Op de andere twee kaarten van de tentoonstelling met de titel “Friezin aan ‘t spinnewiel” staat alleen de jonge vrouw in Fries kostuum aan het spinnenwiel. Deze vrouw en de jonge vrouw op de achtergrond op de eerste kaart is Gerbrig de Haan en de oudere vrouw aan tafel is Neeltje Lettinga. Dat zij Neeltje zelf niet op de andere twee kaarten voorkomt, heeft wellicht ermee te maken dat zijn een jongere vrouw op de kaarten een betere reclame voor haar producten vond. Ten slotte is er nog een kaart van de “school voor huisvlijt op de tentoonstelling. Op de foto geeft Neeltje instructie aan een leerling.
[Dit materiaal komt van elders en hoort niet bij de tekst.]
Setup of job 3873:
// ATM_TOP
module ATM_TOP #(parameter  P_WIDTH = 16,
                            B_WIDTH = 20, 
							C_WIDTH = 6)
( 
    input   wire                    clk,
    input   wire                    rst,
	input wire [C_WIDTH-1:0]         card_number,
	input wire                       card_in,
    input wire                      button_0,
    input wire                      button_1,
    input wire                      button_2,
    input wire                      button_3,
    input wire                      button_4,
    input wire                      button_5,
    input wire                      button_6,
    input wire                      button_7,
    input wire                      button_8,
    input wire                      button_9,
    input wire                      enter_button,
    input wire                      cancel_button,
    input wire                      withdraw_button,
    input wire                      deposit_button,
    input wire                      show_balance,
	input wire                      another_service,
    input wire                      English_button,
    input wire                      Arabic_button,
	input wire                      multiple_100_button,
    input wire                      multiple_1000_button,
    input wire     [B_WIDTH-1:0]     actual_deposit_value,
	input wire [31:0]                threshold,
	output wire	                         card_out,
	output wire  [B_WIDTH-1:0]     updated_balance,  
	output wire                    operation_done, 
	output wire                    error,
	output wire                    wrong_password
	);
For scale: roughly 1700 cells after synthesis, roughly 350 flip-flops.
Settings: LEC_CHECK=0, CAP_MARGIN=10, CELL_PAD_IN_SITES_DETAIL_PLACEMENT=2, CELL_PAD_IN_SITES_GLOBAL_PLACEMENT=3, CORE_MARGIN=2, CORE_UTILIZATION=57, CTS_CLUSTER_SIZE=71, GPL_ROUTABILITY_DRIVEN=1, GPL_TIMING_DRIVEN=0, MAX_ROUTING_LAYER=met5, MIN_ROUTING_LAYER=met1, PLACE_DENSITY_LB_ADDON=0.13, SETUP_SLACK_MARGIN=1.33, SLEW_MARGIN=20; clock period 9.34 ns.
run.sh (not shown) runs the stock make flow with config.mk's settings and CLKGATE_MAP_FILE=.
Stage in which a tool error killed job 3873: global placement without I/O.
==> inputs of branch indigo <==
==> flow/design.v <==
module DOUBLY_PIPELINE(clk,xi,yi,r,ang,xf,yf);
input signed[15:0] xi,yi;
input clk;
output reg signed [15:0] r,ang;
output reg signed [15:0] xf,yf;
 wire signed [15:0] ri,angi;
 wire  signed [15:0] xfi,yfi;
wire  signed [15:0] g1,g2,g3,g4,g5,g6,g7,g8;
ROTATING x1(clk,xi,yi,g1,g2,g3,g4,g5,g6,g7,g8,xfi,yfi);     
VECTORING x2(clk,xi,yi,g1,g2,g3,g4,g5,g6,g7,g8,ri,angi);  
always @(*)
begin 
xf<=xfi;
yf<=yfi;  
r<=ri;
ang<=angi;
end
endmodule
module ROTATING(clk,xi,yi,a1,a2,a3,a4,a5,a6,a7,a8,xf,yf);
input signed[15:0] xi,yi;
input   signed [15:0] a1,a2,a3,a4,a5,a6,a7,a8;
input clk;
output reg  signed [15:0] xf,yf;
reg  signed [15:0] x1,x2,x3,x4,x5,x6,x7,x8;
reg  signed [15:0] y1,y2,y3,y4,y5,y6,y7,y8;
wire signed [15:0] angle45,angle26,angle14,angle7,angle3_5,angle1_79,angle0_89,angle0_44;
reg  signed [15:0] angle_i [8:0];  
wire signed [15:0] s = 16'd607;
assign angle45 = 16'd4500;
assign angle26 = 16'd2657;
assign angle14 = 16'd1404;
assign angle7 = 16'd713;
assign angle3_5 = 16'd358;
assign angle1_79 = 16'd179;
assign angle0_89 = 16'd89;
assign angle0_44 = 16'd44;
always @(posedge clk)
begin  
    angle_i[0] <= angle45 ;
	    x1<= xi + yi;   
		y1<= yi - xi;
	   if (angle_i[0] > a2)
		begin 
		x2<= x1 - (y1>>>1);  
		y2<= y1 + (x1>>>1); 
		angle_i[1] <= angle_i[0] - angle26 ; 
		end 
	   else
		begin 
		x2<= x1+(y1>>>1); 
		y2<= y1-(x1>>>1);
	    angle_i[1] <= angle_i[0] + angle26 ;  
	   end
	 if (angle_i[1] > a3)
	    begin 
		 angle_i[2] <= angle_i[1] - angle14 ;  
		  x3<= x2 - (y2>>>2); 
		  y3<= y2 +(x2>>>2);
		end 
		else 
		begin 
	      angle_i[2] <= angle_i[1] + angle14 ;  
		  x3<= x2+(y2>>>2); 
		  y3<= y2-(x2>>>2);
		end 
	if (angle_i[2] > a4)
	    begin 
		  angle_i[3] <= angle_i[2] - angle7 ;  
		  x4<= x3 - (y3>>>3); 
		  y4<= y3 +(x3>>>3);
		 end 
		else 
		begin 
	     angle_i[3] <= angle_i[2] + angle7 ;  
		  x4<= x3+(y3>>>3); 
		  y4<= y3-(x3>>>3);
		end 
		if (angle_i[3] > a5)
	    begin 
			angle_i[4] <= angle_i[3] - angle3_5 ;  
			x5<= x4 - (y4>>>4); 
			y5<= y4 + (x4>>>4);
		 end 
		else 
		begin
			angle_i[4] <= angle_i[3] + angle3_5 ;  
			x5<= x4+(y4>>>4); 
			y5<= y4-(x4>>>4);
		end 
	   if (angle_i[4] > a6)
	    begin 
			angle_i[5] <= angle_i[4] - angle1_79 ;  
			x6<= x5 - (y5>>>5); 
			y6<= y5 +(x5>>>5);
		end
		else 
		begin 
	       angle_i[5] <= angle_i[4] + angle1_79 ;  
		   x6<= x5+(y5>>>5); 
		   y6<= y5-(x5>>>5);
		end 
		if (angle_i[5] > a7)
	    begin 
			angle_i[6] <= angle_i[5] - angle0_89 ;  
			x7<= x6 - (y6>>>6); 
			y7<= y6 +(x6>>>6);
		end
		else 
		begin 
			angle_i[6] <= angle_i[5] + angle0_89;  
			x7<= x6+(y6>>>6); 
			y7<= y6-(x6>>>6);
		end 
		if (angle_i[6] > a8)
	     begin 
			angle_i[7] <= angle_i[6] - angle0_44 ;  
			x8<= x7 - (y7>>>7); 
			y8<= y7 +(x7>>>7);
		 end 
		 else 
         begin 	     
			angle_i[7] <= angle_i[6] + angle0_44 ;  
			x8<= x7+(y7>>>7); 
			y8<= y7-(x7>>>7);
		 end  
      xf <=  (s*x8)/1000 ;
      yf <=  (s*y8)/1000 ;	  
end 
endmodule
module VECTORING(clk,a0,b0,ang1,ang2,ang3,ang4,ang5,ang6,ang7,ang8,r,ang);
input signed[15:0]a0,b0;
input clk;
  output reg signed [15:0]r,ang;  
  output reg signed[15:0] ang1,ang2,ang3,ang4,ang5,ang6,ang7,ang8;  
  reg signed [15:0] a1,a2,a3,a4,a5,a6,a7,a8;
  reg signed [15:0] b1,b2,b3,b4,b5,b6,b7,b8;
  reg signed[15:0] angle_x1,angle_x2,angle_x3,angle_x4,angle_x5,angle_x6,angle_x7,angle_x8;
wire signed [15:0] v = 16'd0607;
wire [15:0] angle_c0 = 16'd4500;
wire [15:0] angle_c1 = 16'd2657;
wire [15:0] angle_c2 = 16'd1404;
wire [15:0] angle_c3 = 16'd713;
wire [15:0] angle_c4 = 16'd358;
wire [15:0] angle_c5 = 16'd179;
wire [15:0] angle_c6 = 16'd089;
wire [15:0] angle_c7 = 16'd044; 
  always @ (posedge clk)
   begin
      a1<=a0+b0;
      b1<=b0-a0;
      angle_x1 <= angle_c0;
	  ang1 <= angle_x1;
    if(b1 < 0)  
   begin
      a2<= a1 - (b1>>>1);
      b2<= b1 + (a1>>>1);
     angle_x2<=angle_x1-angle_c1;
	   ang2<= angle_x2;
     end
    else
   begin
      a2<=a1+(b1>>>1);
      b2<=b1-(a1>>>1);
      angle_x2<=angle_x1+angle_c1;
	  ang2<= angle_x2;
    end
     if(b2<0)
	begin
     a3<=a2-(b2>>>2);
     b3<=b2+(a2>>>2);
     angle_x3<=angle_x2-angle_c2;
	  ang3<= angle_x3;
     end
  	else
  	begin
      a3<=a2+(b2>>>2);
      b3<=b2-(a2>>>2);
      angle_x3<=angle_x2+angle_c2;
	  ang3<= angle_x3;
	end
     if(b3<0)
	begin
     a4<=a3-(b3>>>3);
     b4<=b3+(a3>>>3);
     angle_x4<=angle_x3-angle_c3;
	 ang4<=angle_x4;
     end
  	else
  	begin
      a4<=a3+(b3>>>3);
      b4<=b3-(a3>>>3);
     angle_x4<=angle_x3+angle_c3;
	 ang4<=angle_x4;
	end
     if(b4<0)
	begin
     a5<=a4-(b4>>>4);
     b5<=b4+(a4>>>4);
      angle_x5<=angle_x4-angle_c4;
	   ang5<=angle_x5;
     end
  	else
  	begin
      a5<=a4+(b4>>>4);
      b5<=b4-(a4>>>4);
      angle_x5<=angle_x4+angle_c4;
	   ang5<=angle_x5;
	end
     if(b5<0)
	begin
     a6<=a5-(b5>>>5);
     b6<=b5+(a5>>>5);
    angle_x6<=angle_x5-angle_c5;
	 ang6<=angle_x6;
     end
  	else
  	begin
      a6<=a5+(b5>>>5);
      b6<=b5-(a5>>>5);
      angle_x6<=angle_x5+angle_c5;
	  ang6<=angle_x6;
	end
     if(b6<0)
	begin
     a7<=a6-(b6>>>6);
     b7<=b6+(a6>>>6);
     angle_x7<=angle_x6-angle_c6;
	 ang7<=angle_x7;
     end
  	else
  	begin
     a7<=a6+(b6>>>6);
     b7<=b6-(a6>>>6);
      angle_x7<=angle_x6+angle_c6;
	  ang7<=angle_x7;
 	 end
     if(b7<0)
	begin
      a8<=a7-(b7>>>7);
      b8<=b7+(a7>>>7);
      angle_x8<=angle_x7-angle_c7;
	  ang8<=angle_x8;
     end
  	else
      begin
      a8<=a7+(b7>>>7);
      b8<=b7-(a7>>>7);
       angle_x8<=angle_x7-angle_c7;
	   ang8<=angle_x8;
     end
r<=v*a8/1000;
ang<=angle_x8;
end
endmodule
==> flow/run.sh <==
#!/bin/bash
# the make line also repeats each setting of config.mk as NAME=value (left out here)
make -C /OpenROAD-flow-scripts/flow DESIGN_CONFIG=/design/flow/config.mk WORK_HOME=/design/flow/orfs CLKGATE_MAP_FILE= finish
==> flow/config.mk <==
export PLATFORM = sky130hd
export DESIGN_NAME = DOUBLY_PIPELINE
export DESIGN_NICKNAME = DOUBLY_PIPELINE
export VERILOG_FILES = /design/flow/design.v
export SDC_FILE = /design/flow/constraint.sdc
export NUM_CORES = 4
export LEC_CHECK = 0
export CAP_MARGIN = 20
export CORE_MARGIN = 2
export CORE_UTILIZATION = 47
export SLEW_MARGIN = 20
==> flow/constraint.sdc <==
create_clock -name core_clock -period 22.5 [get_ports {clk}]
set_input_delay 4.5000 -clock core_clock [delete_from_list [all_inputs] [get_ports {clk}]]
set_output_delay 4.5000 -clock core_clock [all_outputs]
set_load 0.01 [all_outputs]
==> inputs of branch sierra, as changes to branch indigo <==
--- a/flow/config.mk
+++ b/flow/config.mk
@@ -7,5 +7,5 @@
 export LEC_CHECK = 0
 export CAP_MARGIN = 20
 export CORE_MARGIN = 2
-export CORE_UTILIZATION = 47
+export CORE_UTILIZATION = 40
 export SLEW_MARGIN = 20
==> flow/constraint.sdc (replaced) <==
create_clock -name core_clock -period 25.0 [get_ports {clk}]
set_input_delay 5.0000 -clock core_clock [delete_from_list [all_inputs] [get_ports {clk}]]
set_output_delay 5.0000 -clock core_clock [all_outputs]
set_load 0.01 [all_outputs]
==> notes <==
Of branch sierra and branch indigo, branch indigo has the higher non-clock buffer count (gap 13).
Wire length: branch indigo is smaller than branch sierra (about 0.25%).
Critical path depth is the same in branch sierra and branch indigo.
Area after synthesis is the same in branch sierra and branch indigo.
Fmax: branch sierra is lower than branch indigo (5.2%).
Het is alleszins waarschijnlijk dat haar kaarten gebruikt zijn om reclame te maken voor haar houtsnijwerk en andere huisvlijt.
Noten
- Waarschijnlijk de “Doorlopende tentoonstelling van voortbrengselen van hedendaagsche Friesche kunst, kunstnijverheid en huisvlijt” die 19 juni 1902 in Leeuwarden geopend werd.
Bronnen
A.W. (Lida) Dijkstra, 1988. Neeltje Lettinga (1873-1917) Leven en werk van een beoefenares van volkskunst. Stichting Fryske Ambachts- en Folkskunst, Leeuwarden. 69 pp. Catalogus van de tentoonstelling in het Fries Museum, 14 mei - 26 juni 1988.
Marjan Groot, 2007. Vrouwen in de vormgeving in Nederland 1880-1940. Uitgeverij 010, Rotterdam. 598 pp.